Saved entries
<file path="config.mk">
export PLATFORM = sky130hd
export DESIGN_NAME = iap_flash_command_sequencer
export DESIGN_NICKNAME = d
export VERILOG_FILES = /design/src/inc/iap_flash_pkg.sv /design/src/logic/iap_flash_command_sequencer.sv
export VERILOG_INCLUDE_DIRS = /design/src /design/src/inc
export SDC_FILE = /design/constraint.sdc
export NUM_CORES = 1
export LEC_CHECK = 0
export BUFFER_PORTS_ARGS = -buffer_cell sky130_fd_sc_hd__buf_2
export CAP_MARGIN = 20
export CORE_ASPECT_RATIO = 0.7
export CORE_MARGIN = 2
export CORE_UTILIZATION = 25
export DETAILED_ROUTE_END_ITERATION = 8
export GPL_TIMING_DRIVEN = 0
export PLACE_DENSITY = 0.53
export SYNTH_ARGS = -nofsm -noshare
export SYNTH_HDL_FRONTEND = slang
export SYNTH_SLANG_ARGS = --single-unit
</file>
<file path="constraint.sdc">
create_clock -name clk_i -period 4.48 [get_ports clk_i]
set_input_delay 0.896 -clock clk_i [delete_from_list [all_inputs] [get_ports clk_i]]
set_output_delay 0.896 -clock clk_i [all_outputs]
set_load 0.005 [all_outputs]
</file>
---
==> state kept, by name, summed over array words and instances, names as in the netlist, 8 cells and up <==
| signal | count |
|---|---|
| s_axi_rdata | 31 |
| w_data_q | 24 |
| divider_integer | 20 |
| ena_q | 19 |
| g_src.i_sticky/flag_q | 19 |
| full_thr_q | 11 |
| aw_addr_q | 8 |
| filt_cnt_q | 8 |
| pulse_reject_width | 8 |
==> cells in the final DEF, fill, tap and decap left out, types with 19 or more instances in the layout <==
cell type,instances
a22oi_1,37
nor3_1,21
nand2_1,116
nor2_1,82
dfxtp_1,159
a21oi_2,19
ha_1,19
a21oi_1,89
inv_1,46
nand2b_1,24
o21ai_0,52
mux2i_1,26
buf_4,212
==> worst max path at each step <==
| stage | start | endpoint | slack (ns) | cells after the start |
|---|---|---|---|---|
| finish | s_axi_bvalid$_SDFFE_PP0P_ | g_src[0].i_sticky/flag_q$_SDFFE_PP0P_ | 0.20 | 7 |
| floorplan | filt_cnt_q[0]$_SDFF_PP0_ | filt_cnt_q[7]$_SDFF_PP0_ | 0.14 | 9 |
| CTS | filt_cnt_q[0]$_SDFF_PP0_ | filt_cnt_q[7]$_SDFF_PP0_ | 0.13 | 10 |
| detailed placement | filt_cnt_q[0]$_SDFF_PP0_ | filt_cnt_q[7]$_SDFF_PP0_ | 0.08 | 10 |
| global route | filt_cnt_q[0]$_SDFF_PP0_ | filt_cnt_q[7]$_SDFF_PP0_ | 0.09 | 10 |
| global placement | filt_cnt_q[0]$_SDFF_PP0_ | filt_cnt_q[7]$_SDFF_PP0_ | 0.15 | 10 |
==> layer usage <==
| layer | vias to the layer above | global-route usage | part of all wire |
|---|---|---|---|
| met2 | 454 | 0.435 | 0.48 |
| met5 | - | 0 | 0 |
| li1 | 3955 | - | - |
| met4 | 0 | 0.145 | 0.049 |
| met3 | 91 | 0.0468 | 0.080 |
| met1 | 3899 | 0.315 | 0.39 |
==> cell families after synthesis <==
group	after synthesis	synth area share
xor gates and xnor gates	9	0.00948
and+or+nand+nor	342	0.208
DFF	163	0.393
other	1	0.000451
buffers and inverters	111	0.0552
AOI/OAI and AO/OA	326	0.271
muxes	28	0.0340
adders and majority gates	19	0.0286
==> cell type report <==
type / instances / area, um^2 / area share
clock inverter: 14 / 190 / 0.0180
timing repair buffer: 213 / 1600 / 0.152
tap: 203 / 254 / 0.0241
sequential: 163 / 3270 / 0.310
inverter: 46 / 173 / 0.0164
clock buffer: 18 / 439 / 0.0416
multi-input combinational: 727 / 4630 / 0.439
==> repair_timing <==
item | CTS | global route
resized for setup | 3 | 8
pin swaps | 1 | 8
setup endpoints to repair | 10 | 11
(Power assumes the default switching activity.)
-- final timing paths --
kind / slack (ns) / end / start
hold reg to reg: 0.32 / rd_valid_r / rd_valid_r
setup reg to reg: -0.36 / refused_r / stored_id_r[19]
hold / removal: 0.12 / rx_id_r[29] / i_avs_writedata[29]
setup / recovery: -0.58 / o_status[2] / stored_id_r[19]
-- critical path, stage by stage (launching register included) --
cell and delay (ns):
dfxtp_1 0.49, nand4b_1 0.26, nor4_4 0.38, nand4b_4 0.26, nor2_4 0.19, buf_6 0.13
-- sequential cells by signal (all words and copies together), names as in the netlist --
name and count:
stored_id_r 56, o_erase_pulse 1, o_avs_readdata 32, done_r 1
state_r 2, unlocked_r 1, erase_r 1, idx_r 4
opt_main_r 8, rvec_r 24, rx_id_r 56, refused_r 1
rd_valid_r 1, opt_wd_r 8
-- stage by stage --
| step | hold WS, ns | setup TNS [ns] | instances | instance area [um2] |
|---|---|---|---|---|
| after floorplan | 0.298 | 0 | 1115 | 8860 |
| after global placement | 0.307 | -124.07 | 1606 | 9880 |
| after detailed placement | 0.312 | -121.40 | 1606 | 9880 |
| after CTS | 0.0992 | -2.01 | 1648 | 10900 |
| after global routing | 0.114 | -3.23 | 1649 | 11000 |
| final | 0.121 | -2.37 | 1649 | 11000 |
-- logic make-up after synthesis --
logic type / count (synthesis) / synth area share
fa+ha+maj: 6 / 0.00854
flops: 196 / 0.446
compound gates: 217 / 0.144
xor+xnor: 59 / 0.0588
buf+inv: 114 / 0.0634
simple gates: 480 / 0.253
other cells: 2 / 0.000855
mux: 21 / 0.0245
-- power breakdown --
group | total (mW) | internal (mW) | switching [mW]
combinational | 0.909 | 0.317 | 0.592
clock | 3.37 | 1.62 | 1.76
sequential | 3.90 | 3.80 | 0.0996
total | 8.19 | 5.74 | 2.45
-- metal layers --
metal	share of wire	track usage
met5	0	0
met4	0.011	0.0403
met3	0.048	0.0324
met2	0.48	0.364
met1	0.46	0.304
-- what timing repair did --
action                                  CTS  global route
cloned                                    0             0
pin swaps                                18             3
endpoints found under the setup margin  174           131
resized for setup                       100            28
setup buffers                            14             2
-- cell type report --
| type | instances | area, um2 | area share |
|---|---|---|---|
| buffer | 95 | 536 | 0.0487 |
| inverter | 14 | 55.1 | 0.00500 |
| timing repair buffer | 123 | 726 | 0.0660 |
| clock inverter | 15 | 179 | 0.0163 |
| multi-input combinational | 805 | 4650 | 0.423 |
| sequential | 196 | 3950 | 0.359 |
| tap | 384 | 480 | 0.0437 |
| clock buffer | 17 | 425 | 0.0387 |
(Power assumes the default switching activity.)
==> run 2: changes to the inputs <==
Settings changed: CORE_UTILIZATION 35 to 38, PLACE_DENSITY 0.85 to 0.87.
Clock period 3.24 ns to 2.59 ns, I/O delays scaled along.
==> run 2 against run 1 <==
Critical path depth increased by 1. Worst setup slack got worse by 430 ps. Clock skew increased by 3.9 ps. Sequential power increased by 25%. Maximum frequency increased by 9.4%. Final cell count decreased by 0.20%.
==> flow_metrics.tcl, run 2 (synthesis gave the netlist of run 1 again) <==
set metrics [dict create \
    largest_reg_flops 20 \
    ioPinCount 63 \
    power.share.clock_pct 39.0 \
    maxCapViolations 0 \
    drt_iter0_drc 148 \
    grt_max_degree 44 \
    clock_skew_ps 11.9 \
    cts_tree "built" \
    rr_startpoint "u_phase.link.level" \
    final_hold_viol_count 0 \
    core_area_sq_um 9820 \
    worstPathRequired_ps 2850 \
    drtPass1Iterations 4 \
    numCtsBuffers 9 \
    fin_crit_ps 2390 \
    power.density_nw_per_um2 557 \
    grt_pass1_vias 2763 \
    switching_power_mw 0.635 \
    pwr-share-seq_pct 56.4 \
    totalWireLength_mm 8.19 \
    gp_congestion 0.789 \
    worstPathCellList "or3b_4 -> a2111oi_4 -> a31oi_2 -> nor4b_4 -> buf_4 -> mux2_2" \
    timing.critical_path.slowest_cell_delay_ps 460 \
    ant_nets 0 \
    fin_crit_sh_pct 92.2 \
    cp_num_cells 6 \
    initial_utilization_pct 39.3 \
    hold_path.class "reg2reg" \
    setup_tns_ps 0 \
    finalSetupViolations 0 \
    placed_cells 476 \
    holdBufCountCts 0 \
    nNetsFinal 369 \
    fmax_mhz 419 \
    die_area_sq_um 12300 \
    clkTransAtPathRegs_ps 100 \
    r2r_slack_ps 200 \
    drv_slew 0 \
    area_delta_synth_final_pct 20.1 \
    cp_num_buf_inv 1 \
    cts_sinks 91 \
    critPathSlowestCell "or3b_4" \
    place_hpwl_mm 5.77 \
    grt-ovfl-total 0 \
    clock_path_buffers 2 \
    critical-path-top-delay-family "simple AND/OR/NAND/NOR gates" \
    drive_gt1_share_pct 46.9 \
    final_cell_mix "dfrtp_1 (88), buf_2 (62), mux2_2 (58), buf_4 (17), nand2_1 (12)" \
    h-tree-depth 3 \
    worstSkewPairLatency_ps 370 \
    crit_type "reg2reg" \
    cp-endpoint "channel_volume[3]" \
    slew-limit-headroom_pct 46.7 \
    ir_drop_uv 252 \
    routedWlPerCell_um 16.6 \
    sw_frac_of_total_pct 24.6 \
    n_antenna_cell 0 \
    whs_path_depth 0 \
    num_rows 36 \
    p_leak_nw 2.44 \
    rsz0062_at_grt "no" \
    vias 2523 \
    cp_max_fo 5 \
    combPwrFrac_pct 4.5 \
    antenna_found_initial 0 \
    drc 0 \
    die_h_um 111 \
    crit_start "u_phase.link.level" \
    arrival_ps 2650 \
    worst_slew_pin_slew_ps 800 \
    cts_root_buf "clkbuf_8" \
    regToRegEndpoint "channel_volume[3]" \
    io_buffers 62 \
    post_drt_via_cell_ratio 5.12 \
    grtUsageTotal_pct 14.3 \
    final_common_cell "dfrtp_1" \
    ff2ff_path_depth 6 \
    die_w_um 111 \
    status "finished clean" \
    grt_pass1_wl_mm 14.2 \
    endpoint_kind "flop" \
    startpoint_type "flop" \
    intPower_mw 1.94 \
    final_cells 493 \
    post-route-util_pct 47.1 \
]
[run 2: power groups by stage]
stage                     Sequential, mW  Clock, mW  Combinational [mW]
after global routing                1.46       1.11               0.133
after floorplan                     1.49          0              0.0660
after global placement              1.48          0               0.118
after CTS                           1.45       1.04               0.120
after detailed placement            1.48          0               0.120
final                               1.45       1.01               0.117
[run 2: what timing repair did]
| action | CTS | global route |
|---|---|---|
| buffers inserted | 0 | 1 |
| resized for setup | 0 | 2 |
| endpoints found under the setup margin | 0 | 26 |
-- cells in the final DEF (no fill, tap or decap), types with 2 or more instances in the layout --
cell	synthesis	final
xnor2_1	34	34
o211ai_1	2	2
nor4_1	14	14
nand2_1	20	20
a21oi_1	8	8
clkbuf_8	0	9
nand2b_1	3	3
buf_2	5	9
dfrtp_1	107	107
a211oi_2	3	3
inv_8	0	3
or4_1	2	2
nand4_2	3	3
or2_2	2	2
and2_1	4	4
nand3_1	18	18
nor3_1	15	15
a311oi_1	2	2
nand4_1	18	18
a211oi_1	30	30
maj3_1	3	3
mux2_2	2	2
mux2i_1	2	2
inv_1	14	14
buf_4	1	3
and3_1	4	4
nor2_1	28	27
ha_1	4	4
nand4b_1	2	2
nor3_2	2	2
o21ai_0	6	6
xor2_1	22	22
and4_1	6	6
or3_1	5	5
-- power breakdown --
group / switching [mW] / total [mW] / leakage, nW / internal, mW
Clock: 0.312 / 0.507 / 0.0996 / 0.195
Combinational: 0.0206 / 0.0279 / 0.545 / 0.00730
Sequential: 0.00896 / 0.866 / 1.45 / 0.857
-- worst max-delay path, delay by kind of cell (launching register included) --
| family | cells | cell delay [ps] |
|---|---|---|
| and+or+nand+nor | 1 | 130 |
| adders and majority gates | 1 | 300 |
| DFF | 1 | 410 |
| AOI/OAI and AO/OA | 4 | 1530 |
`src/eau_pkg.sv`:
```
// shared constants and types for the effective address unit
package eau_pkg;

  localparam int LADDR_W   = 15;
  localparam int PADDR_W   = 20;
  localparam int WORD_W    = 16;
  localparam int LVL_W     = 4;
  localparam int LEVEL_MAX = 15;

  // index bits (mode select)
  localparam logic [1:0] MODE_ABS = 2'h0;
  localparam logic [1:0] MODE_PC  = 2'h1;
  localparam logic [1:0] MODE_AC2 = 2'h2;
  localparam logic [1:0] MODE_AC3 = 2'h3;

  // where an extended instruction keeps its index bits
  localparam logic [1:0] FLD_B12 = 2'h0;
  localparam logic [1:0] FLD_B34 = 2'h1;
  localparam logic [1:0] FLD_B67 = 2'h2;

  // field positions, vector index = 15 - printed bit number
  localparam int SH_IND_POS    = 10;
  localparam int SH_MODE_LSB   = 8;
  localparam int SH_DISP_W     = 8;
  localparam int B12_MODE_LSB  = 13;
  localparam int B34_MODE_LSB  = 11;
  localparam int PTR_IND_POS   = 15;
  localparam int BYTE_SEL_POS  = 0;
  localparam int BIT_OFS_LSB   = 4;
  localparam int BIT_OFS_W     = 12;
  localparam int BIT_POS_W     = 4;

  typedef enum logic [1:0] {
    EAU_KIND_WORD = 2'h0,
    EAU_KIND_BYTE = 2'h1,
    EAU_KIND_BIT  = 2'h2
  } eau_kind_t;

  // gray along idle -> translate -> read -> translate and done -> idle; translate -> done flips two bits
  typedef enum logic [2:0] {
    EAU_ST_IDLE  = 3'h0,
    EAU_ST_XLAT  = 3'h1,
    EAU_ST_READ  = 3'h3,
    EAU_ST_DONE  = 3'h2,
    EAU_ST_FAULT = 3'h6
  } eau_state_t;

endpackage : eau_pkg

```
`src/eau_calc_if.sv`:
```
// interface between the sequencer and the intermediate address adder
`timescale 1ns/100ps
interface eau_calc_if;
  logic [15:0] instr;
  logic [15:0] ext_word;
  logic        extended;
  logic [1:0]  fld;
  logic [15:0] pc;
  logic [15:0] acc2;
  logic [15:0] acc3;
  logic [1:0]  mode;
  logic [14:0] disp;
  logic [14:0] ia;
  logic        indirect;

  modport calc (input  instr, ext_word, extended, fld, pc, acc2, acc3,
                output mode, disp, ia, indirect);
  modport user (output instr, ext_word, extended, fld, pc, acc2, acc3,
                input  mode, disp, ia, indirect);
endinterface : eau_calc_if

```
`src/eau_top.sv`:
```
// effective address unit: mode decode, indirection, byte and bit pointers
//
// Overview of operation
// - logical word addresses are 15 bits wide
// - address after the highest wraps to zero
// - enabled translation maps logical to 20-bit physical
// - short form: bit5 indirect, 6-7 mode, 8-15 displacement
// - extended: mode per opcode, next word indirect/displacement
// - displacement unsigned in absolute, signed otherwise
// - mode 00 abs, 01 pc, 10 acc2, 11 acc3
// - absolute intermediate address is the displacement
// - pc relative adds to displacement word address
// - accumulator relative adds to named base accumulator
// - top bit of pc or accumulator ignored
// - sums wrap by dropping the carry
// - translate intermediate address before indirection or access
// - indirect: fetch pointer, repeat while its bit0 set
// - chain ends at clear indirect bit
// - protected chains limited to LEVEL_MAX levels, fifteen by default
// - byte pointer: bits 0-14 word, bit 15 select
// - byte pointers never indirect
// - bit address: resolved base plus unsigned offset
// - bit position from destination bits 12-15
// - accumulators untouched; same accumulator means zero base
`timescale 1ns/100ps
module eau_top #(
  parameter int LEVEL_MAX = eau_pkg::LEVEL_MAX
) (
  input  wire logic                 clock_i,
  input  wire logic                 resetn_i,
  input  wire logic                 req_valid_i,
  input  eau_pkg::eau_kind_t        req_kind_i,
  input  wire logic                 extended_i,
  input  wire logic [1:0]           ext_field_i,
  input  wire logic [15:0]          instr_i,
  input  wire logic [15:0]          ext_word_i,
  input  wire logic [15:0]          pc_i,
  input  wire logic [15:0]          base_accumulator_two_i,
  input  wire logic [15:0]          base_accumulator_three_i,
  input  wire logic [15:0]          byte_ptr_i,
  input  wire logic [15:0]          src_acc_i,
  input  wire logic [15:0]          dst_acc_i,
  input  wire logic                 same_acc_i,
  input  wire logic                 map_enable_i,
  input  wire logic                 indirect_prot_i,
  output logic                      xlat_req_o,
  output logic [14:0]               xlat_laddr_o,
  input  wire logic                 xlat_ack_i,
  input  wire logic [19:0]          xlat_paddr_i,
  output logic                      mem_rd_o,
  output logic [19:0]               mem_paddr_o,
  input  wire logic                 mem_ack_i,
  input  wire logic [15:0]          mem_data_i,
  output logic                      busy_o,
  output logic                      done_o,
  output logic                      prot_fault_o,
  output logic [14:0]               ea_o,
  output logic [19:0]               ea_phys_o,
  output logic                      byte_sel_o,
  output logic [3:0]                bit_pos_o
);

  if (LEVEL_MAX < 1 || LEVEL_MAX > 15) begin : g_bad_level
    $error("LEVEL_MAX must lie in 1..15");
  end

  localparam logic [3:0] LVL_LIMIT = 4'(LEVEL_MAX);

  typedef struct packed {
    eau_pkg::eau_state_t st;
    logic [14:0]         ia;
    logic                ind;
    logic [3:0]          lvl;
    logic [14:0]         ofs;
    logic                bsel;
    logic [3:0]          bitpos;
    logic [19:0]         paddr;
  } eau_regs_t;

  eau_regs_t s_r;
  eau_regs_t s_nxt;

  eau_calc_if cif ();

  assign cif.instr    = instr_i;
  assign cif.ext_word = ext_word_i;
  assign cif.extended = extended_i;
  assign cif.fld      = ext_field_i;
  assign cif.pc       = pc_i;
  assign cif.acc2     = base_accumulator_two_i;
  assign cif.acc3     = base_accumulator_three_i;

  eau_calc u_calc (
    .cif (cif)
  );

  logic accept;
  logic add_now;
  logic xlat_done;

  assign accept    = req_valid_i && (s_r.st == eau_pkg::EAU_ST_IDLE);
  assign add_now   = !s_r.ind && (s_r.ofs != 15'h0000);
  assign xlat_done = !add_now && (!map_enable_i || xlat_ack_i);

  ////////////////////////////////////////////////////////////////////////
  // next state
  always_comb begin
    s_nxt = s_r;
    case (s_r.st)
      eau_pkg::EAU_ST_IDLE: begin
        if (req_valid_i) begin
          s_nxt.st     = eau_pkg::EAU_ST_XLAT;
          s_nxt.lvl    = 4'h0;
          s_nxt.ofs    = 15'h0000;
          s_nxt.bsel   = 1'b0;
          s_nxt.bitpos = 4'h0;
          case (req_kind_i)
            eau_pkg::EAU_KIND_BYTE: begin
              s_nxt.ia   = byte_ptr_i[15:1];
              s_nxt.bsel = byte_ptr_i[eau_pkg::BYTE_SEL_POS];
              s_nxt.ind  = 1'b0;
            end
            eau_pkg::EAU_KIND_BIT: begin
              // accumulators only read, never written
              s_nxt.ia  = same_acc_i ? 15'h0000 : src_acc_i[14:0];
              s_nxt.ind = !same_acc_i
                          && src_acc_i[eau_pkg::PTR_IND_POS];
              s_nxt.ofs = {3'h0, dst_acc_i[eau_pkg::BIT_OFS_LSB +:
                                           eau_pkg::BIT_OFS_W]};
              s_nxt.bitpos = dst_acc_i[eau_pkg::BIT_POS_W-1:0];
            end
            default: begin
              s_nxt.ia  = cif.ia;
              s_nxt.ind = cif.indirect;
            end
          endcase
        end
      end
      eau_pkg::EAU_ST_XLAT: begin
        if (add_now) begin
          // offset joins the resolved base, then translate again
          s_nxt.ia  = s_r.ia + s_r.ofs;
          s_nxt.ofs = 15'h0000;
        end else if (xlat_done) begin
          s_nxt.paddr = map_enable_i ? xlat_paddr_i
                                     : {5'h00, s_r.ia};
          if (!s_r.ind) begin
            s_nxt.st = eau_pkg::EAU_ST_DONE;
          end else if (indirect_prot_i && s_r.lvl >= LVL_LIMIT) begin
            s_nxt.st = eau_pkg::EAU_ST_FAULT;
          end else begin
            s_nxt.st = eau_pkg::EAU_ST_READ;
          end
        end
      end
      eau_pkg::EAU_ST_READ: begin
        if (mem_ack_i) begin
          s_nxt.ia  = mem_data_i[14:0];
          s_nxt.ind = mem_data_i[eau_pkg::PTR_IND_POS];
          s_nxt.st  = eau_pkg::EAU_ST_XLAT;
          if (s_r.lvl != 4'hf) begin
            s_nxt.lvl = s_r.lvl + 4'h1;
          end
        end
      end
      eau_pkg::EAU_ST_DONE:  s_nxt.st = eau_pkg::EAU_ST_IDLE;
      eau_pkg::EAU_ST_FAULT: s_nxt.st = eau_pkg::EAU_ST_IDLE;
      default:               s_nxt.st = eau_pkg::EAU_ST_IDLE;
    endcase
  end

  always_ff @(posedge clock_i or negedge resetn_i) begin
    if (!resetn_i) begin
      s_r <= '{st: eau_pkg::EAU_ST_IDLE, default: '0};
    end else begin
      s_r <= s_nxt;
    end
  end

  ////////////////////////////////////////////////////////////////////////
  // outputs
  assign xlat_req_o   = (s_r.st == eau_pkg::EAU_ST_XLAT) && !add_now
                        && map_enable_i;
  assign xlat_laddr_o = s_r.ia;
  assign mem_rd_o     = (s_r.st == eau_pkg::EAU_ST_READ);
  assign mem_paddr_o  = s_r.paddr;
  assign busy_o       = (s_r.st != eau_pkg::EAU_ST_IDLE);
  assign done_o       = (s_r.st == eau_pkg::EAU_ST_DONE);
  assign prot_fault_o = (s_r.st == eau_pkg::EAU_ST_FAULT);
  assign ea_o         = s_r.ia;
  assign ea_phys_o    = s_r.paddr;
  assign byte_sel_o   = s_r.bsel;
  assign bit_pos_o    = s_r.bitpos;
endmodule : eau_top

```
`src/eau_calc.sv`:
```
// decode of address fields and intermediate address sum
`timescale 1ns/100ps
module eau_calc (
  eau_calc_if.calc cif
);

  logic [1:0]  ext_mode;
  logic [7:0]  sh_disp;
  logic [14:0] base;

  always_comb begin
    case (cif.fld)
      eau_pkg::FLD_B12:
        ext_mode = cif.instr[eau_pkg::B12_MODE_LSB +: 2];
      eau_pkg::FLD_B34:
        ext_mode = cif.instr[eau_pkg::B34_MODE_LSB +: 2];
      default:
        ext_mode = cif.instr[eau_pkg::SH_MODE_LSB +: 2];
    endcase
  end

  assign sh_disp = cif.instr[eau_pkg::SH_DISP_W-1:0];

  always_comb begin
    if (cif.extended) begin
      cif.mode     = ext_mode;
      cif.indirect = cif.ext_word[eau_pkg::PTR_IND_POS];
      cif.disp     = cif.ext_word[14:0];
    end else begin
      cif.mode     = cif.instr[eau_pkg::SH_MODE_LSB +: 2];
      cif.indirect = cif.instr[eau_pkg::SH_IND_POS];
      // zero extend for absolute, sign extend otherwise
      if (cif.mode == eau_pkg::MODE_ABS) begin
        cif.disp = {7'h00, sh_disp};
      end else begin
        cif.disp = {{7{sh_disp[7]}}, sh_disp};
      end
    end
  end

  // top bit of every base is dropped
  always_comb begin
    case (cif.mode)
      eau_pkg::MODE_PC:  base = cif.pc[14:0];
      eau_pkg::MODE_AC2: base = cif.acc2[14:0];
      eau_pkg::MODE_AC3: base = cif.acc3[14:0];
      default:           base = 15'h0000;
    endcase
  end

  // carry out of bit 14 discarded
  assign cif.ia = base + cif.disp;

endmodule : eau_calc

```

* _WORK TASK_: Output, from the data above, the lines from the line with "die_area_sq_um 12300 \" to the line with "arrival_ps 2650 \" exactly as they stand, both ends included and nothing else.

* _REPLY_:
    die_area_sq_um 12300 \
    clkTransAtPathRegs_ps 100 \
    r2r_slack_ps 200 \
    drv_slew 0 \
    area_delta_synth_final_pct 20.1 \
    cp_num_buf_inv 1 \
    cts_sinks 91 \
    critPathSlowestCell "or3b_4" \
    place_hpwl_mm 5.77 \
    grt-ovfl-total 0 \
    clock_path_buffers 2 \
    critical-path-top-delay-family "simple AND/OR/NAND/NOR gates" \
    drive_gt1_share_pct 46.9 \
    final_cell_mix "dfrtp_1 (88), buf_2 (62), mux2_2 (58), buf_4 (17), nand2_1 (12)" \
    h-tree-depth 3 \
    worstSkewPairLatency_ps 370 \
    crit_type "reg2reg" \
    cp-endpoint "channel_volume[3]" \
    slew-limit-headroom_pct 46.7 \
    ir_drop_uv 252 \
    routedWlPerCell_um 16.6 \
    sw_frac_of_total_pct 24.6 \
    n_antenna_cell 0 \
    whs_path_depth 0 \
    num_rows 36 \
    p_leak_nw 2.44 \
    rsz0062_at_grt "no" \
    vias 2523 \
    cp_max_fo 5 \
    combPwrFrac_pct 4.5 \
    antenna_found_initial 0 \
    drc 0 \
    die_h_um 111 \
    crit_start "u_phase.link.level" \
    arrival_ps 2650 \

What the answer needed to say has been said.